» **Assigned task**: Write out again, exactly, the lines of the listing below from the first one through the one that contains "the string unescaper.", and no other lines.
++++++++
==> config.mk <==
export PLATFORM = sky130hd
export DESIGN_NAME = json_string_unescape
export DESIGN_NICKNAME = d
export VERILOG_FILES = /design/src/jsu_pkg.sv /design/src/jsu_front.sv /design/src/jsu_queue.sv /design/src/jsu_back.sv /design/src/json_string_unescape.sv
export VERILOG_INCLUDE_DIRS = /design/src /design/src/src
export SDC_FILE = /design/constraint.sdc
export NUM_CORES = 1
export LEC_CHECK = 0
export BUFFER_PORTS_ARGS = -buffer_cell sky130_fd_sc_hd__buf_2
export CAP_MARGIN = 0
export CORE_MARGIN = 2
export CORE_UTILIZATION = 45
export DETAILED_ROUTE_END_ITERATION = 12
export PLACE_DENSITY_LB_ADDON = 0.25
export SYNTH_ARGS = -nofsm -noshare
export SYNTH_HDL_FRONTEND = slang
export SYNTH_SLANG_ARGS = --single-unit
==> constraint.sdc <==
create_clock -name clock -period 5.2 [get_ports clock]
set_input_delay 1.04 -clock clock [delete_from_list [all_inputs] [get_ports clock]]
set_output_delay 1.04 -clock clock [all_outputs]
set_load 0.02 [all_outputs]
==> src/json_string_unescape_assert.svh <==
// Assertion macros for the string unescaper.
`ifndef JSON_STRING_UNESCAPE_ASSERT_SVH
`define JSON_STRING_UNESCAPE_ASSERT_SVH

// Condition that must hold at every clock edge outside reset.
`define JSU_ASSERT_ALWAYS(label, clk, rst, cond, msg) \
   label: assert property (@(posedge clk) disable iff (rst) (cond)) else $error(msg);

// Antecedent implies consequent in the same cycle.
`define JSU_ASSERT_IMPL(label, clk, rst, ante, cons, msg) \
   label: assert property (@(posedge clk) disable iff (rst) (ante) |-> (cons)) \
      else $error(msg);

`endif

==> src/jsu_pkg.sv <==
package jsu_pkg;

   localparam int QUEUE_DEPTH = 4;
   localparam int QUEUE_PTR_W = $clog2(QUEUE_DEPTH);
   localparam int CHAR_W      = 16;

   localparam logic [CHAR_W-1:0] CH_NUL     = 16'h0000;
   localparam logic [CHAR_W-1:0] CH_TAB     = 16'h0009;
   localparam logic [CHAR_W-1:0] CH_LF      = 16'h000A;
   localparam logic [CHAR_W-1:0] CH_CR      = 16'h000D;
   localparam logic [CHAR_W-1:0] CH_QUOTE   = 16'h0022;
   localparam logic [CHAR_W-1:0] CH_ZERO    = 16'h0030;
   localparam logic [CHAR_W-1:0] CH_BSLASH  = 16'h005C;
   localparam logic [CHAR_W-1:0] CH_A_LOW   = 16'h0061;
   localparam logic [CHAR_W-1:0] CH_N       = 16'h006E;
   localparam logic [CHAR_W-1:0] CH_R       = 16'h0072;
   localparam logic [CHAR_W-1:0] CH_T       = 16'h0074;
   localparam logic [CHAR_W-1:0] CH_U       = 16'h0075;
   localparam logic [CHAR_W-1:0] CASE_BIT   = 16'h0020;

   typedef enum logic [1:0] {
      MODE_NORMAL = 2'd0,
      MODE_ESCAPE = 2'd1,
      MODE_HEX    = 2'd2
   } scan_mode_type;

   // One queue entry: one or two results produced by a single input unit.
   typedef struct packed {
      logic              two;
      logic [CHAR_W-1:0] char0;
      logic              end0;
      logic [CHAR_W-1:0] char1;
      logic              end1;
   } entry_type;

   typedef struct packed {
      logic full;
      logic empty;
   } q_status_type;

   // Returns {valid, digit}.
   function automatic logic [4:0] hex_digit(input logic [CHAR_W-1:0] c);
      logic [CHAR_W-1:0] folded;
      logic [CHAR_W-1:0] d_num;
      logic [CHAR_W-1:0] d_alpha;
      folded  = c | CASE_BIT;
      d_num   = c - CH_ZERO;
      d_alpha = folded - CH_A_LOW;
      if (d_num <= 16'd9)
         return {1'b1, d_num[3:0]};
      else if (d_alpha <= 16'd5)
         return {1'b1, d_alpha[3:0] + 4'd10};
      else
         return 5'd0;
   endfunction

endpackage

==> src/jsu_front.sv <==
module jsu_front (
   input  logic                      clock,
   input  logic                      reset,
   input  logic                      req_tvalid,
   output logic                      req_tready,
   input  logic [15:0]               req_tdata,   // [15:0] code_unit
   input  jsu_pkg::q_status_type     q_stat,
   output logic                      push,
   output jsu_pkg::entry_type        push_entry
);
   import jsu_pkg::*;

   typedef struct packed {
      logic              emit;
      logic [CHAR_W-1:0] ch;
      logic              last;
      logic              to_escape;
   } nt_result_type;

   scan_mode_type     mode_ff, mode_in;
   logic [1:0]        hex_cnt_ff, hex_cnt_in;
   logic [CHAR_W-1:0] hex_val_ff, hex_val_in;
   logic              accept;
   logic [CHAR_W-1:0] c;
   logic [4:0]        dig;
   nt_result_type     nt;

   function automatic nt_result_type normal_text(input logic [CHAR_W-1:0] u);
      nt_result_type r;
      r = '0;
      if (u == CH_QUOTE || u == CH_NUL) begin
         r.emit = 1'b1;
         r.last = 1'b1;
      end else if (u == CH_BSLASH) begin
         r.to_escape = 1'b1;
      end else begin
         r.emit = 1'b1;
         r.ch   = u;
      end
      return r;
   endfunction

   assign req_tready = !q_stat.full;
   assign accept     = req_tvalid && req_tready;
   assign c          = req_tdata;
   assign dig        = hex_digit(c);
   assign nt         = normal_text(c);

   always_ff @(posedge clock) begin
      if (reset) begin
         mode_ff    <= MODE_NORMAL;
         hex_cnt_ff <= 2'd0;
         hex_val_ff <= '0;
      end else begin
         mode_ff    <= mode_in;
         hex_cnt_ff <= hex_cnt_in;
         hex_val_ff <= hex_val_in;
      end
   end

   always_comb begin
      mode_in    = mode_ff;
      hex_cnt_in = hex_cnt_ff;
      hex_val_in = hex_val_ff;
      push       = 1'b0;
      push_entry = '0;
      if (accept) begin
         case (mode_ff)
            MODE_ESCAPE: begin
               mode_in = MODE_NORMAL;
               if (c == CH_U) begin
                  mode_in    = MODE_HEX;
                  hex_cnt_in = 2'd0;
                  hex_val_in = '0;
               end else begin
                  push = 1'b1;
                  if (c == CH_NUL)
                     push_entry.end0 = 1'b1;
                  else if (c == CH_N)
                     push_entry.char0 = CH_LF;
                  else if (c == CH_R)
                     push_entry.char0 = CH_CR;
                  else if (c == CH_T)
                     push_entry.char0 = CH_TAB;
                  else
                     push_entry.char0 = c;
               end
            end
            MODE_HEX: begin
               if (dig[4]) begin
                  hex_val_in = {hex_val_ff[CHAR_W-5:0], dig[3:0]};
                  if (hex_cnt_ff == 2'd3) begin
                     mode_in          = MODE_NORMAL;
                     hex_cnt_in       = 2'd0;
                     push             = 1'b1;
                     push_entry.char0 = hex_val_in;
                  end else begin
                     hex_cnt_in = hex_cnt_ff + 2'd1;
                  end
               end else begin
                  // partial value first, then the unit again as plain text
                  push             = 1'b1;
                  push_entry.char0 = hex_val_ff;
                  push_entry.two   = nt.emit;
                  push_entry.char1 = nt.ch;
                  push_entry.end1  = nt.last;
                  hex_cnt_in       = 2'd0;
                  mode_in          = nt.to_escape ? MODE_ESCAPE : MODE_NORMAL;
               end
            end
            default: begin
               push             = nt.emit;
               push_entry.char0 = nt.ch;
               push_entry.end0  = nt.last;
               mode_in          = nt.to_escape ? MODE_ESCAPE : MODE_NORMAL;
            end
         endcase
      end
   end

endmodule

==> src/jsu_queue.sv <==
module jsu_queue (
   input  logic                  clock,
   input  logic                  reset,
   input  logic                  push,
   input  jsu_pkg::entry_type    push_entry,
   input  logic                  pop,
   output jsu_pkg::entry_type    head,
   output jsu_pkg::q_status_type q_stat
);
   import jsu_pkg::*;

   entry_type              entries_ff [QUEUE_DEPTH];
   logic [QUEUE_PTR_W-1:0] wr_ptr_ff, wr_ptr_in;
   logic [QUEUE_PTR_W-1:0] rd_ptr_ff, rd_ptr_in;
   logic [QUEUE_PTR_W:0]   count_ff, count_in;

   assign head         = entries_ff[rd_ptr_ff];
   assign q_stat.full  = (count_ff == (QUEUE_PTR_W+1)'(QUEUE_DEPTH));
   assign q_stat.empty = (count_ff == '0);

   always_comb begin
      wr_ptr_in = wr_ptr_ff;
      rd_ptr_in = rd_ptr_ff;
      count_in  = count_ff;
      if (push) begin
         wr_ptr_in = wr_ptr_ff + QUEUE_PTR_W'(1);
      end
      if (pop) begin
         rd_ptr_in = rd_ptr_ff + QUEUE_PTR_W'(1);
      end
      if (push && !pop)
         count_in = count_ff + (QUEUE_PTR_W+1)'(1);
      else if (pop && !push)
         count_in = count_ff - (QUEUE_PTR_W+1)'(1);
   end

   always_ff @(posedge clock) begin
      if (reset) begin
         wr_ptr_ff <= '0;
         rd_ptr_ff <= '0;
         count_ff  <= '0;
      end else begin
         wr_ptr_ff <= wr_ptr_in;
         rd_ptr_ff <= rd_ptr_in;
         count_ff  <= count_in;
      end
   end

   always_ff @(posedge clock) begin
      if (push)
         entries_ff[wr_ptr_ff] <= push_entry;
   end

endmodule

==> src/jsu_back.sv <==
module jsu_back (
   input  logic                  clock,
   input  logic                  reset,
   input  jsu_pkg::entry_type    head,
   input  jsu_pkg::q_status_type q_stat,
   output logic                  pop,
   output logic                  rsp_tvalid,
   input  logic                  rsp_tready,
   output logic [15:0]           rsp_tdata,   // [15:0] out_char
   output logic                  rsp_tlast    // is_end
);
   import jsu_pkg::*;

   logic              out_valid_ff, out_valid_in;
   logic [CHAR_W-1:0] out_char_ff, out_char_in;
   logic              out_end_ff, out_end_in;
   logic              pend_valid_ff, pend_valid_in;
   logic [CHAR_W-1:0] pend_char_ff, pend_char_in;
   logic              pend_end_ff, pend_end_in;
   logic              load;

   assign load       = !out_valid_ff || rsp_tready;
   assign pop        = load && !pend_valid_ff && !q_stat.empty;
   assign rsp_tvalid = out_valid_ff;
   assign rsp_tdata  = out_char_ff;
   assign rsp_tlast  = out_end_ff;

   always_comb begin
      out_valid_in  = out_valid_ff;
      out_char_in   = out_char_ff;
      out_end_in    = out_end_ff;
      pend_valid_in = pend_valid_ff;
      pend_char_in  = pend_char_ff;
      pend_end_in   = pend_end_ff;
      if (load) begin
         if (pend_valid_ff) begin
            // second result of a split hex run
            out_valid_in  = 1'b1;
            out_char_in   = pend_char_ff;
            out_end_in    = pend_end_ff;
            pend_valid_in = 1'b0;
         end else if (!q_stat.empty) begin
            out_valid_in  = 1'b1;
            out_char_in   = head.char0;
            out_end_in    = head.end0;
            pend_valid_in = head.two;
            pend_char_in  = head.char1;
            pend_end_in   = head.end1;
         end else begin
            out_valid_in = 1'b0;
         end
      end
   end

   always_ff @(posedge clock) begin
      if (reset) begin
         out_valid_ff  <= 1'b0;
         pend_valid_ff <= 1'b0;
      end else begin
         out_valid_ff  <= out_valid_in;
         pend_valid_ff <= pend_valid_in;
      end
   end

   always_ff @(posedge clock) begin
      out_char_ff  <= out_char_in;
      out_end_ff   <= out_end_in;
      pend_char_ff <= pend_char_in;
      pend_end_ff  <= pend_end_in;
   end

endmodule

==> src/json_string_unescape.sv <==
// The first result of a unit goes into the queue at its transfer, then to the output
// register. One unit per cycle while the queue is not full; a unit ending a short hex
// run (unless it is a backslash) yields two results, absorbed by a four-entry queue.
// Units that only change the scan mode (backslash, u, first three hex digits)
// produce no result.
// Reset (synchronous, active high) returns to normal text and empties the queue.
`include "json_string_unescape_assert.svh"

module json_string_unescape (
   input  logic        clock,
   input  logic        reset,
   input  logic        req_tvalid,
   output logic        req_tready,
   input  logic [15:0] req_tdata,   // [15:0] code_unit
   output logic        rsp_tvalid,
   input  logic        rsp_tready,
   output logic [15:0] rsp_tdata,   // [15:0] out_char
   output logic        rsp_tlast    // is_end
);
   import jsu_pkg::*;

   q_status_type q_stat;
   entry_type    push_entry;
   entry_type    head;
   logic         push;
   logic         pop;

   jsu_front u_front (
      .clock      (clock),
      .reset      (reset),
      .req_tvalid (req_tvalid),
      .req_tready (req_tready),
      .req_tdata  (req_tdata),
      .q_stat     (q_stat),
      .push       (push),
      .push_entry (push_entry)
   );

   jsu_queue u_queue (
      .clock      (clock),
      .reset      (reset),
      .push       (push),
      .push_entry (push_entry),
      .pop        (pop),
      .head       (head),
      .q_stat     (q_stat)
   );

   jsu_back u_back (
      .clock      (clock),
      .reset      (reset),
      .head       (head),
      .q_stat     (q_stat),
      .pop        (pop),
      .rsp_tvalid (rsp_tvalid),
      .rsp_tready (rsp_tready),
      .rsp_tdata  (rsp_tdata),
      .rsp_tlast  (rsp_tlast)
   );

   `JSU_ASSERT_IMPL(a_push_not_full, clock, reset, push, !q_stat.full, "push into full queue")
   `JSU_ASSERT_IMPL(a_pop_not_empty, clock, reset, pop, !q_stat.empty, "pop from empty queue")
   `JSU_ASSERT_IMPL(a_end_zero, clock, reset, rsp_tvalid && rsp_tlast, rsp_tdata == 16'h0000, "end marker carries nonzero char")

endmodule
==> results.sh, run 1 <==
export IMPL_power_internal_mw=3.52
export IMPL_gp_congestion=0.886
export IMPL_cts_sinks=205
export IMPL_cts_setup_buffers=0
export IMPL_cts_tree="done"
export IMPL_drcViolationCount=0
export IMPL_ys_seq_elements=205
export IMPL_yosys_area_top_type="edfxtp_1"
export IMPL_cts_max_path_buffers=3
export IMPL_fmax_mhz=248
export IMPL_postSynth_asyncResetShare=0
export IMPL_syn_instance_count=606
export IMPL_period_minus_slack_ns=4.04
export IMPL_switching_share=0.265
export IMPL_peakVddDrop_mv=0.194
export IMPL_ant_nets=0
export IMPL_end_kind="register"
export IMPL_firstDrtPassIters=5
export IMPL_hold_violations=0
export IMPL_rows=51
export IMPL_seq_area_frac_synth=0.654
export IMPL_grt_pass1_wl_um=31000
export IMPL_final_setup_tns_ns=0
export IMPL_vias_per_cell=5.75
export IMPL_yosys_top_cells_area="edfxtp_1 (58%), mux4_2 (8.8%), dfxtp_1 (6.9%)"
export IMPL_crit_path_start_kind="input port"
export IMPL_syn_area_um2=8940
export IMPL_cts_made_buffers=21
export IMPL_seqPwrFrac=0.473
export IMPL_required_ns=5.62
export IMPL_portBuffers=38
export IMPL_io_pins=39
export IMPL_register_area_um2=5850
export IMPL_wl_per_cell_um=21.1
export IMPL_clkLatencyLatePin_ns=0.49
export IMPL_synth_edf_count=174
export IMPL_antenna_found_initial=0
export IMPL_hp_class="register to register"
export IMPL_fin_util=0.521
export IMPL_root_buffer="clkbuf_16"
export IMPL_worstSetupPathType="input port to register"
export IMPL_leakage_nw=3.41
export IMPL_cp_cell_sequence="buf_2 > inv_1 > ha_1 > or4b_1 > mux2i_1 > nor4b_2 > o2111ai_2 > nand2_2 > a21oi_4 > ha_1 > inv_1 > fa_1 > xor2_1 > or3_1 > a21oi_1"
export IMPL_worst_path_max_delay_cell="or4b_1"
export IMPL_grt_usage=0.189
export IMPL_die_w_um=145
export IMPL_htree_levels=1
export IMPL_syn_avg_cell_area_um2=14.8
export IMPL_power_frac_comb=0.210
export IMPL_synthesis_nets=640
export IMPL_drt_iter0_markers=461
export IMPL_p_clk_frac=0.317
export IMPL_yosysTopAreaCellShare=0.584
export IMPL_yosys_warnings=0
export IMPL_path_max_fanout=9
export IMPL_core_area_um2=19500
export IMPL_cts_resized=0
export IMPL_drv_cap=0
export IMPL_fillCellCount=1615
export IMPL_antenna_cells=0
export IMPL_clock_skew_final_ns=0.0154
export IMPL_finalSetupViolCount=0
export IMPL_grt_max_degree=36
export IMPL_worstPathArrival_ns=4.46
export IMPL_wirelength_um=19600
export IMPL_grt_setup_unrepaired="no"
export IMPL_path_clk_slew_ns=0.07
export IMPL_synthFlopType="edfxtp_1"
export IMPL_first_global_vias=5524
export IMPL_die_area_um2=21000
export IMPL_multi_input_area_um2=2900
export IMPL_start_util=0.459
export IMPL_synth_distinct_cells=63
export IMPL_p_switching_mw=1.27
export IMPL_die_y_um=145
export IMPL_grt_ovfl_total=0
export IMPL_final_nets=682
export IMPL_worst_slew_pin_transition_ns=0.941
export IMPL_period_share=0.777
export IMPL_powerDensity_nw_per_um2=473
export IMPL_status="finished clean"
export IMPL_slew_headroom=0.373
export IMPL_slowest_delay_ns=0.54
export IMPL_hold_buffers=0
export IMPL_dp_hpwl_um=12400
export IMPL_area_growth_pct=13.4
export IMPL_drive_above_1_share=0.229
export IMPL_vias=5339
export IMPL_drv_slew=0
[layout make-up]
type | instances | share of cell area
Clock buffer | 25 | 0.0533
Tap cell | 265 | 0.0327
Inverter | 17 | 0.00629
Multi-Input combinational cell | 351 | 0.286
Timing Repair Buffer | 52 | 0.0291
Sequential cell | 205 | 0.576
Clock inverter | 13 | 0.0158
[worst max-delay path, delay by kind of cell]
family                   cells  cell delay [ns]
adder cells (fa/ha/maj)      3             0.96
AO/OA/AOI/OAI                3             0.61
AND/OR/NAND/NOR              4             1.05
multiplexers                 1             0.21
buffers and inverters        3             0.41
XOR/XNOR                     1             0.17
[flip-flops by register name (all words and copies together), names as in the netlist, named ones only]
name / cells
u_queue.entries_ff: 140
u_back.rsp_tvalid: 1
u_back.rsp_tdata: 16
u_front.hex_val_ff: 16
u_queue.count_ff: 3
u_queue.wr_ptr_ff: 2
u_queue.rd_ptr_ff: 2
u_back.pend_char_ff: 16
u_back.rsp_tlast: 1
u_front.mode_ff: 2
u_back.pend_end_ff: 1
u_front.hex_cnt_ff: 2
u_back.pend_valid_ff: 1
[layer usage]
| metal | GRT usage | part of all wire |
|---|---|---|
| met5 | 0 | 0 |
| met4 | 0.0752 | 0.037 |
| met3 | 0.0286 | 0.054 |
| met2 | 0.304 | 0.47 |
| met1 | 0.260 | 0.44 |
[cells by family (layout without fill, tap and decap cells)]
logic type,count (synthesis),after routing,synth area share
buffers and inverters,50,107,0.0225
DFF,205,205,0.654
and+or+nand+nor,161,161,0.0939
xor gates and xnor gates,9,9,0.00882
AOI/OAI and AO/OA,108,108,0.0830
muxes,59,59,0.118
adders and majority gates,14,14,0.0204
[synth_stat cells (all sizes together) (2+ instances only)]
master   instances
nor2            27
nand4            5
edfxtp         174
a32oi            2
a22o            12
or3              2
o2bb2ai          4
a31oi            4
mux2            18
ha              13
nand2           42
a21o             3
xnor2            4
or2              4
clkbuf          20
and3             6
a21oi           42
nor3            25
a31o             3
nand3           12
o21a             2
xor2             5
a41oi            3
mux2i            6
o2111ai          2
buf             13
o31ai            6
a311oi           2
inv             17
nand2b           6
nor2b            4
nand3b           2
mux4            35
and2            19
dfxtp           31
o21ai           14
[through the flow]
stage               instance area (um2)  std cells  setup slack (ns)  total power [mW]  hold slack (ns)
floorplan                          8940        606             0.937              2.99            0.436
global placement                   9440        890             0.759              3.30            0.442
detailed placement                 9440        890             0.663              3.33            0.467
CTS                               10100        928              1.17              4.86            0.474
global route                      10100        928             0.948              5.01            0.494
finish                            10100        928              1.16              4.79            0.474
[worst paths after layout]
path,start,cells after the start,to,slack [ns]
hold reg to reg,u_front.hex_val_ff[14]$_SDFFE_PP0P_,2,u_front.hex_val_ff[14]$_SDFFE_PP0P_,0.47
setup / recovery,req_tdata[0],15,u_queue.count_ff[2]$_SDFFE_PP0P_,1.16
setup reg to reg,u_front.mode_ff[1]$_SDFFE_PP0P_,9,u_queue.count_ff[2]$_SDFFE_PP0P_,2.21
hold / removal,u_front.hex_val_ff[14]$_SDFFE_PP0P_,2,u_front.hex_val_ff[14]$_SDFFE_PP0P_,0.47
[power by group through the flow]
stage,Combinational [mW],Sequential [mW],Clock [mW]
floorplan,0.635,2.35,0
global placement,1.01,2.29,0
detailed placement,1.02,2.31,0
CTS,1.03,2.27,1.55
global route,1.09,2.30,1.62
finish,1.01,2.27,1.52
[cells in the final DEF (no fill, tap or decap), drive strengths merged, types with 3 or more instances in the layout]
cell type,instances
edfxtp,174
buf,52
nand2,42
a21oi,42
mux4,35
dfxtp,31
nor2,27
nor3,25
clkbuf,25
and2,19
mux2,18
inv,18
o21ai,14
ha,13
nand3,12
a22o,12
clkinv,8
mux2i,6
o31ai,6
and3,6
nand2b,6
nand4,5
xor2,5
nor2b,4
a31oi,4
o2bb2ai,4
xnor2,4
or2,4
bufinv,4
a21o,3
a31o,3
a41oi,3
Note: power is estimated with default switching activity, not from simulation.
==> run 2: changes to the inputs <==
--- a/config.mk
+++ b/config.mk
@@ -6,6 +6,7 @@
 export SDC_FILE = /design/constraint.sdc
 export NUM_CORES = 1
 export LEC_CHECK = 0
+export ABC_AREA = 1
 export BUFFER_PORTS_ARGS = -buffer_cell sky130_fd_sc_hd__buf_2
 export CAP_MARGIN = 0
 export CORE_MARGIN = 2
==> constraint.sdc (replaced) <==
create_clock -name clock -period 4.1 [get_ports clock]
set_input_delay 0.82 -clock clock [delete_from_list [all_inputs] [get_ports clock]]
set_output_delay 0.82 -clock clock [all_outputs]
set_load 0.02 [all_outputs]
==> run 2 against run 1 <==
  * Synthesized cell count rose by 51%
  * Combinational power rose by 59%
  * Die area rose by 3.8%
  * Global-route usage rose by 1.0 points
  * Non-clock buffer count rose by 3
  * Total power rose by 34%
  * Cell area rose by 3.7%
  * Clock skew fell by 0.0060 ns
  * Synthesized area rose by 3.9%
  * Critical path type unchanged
++++++++
» **Finished exercise**:
==> config.mk <==
export PLATFORM = sky130hd
export DESIGN_NAME = json_string_unescape
export DESIGN_NICKNAME = d
export VERILOG_FILES = /design/src/jsu_pkg.sv /design/src/jsu_front.sv /design/src/jsu_queue.sv /design/src/jsu_back.sv /design/src/json_string_unescape.sv
export VERILOG_INCLUDE_DIRS = /design/src /design/src/src
export SDC_FILE = /design/constraint.sdc
export NUM_CORES = 1
export LEC_CHECK = 0
export BUFFER_PORTS_ARGS = -buffer_cell sky130_fd_sc_hd__buf_2
export CAP_MARGIN = 0
export CORE_MARGIN = 2
export CORE_UTILIZATION = 45
export DETAILED_ROUTE_END_ITERATION = 12
export PLACE_DENSITY_LB_ADDON = 0.25
export SYNTH_ARGS = -nofsm -noshare
export SYNTH_HDL_FRONTEND = slang
export SYNTH_SLANG_ARGS = --single-unit
==> constraint.sdc <==
create_clock -name clock -period 5.2 [get_ports clock]
set_input_delay 1.04 -clock clock [delete_from_list [all_inputs] [get_ports clock]]
set_output_delay 1.04 -clock clock [all_outputs]
set_load 0.02 [all_outputs]
==> src/json_string_unescape_assert.svh <==
// Assertion macros for the string unescaper.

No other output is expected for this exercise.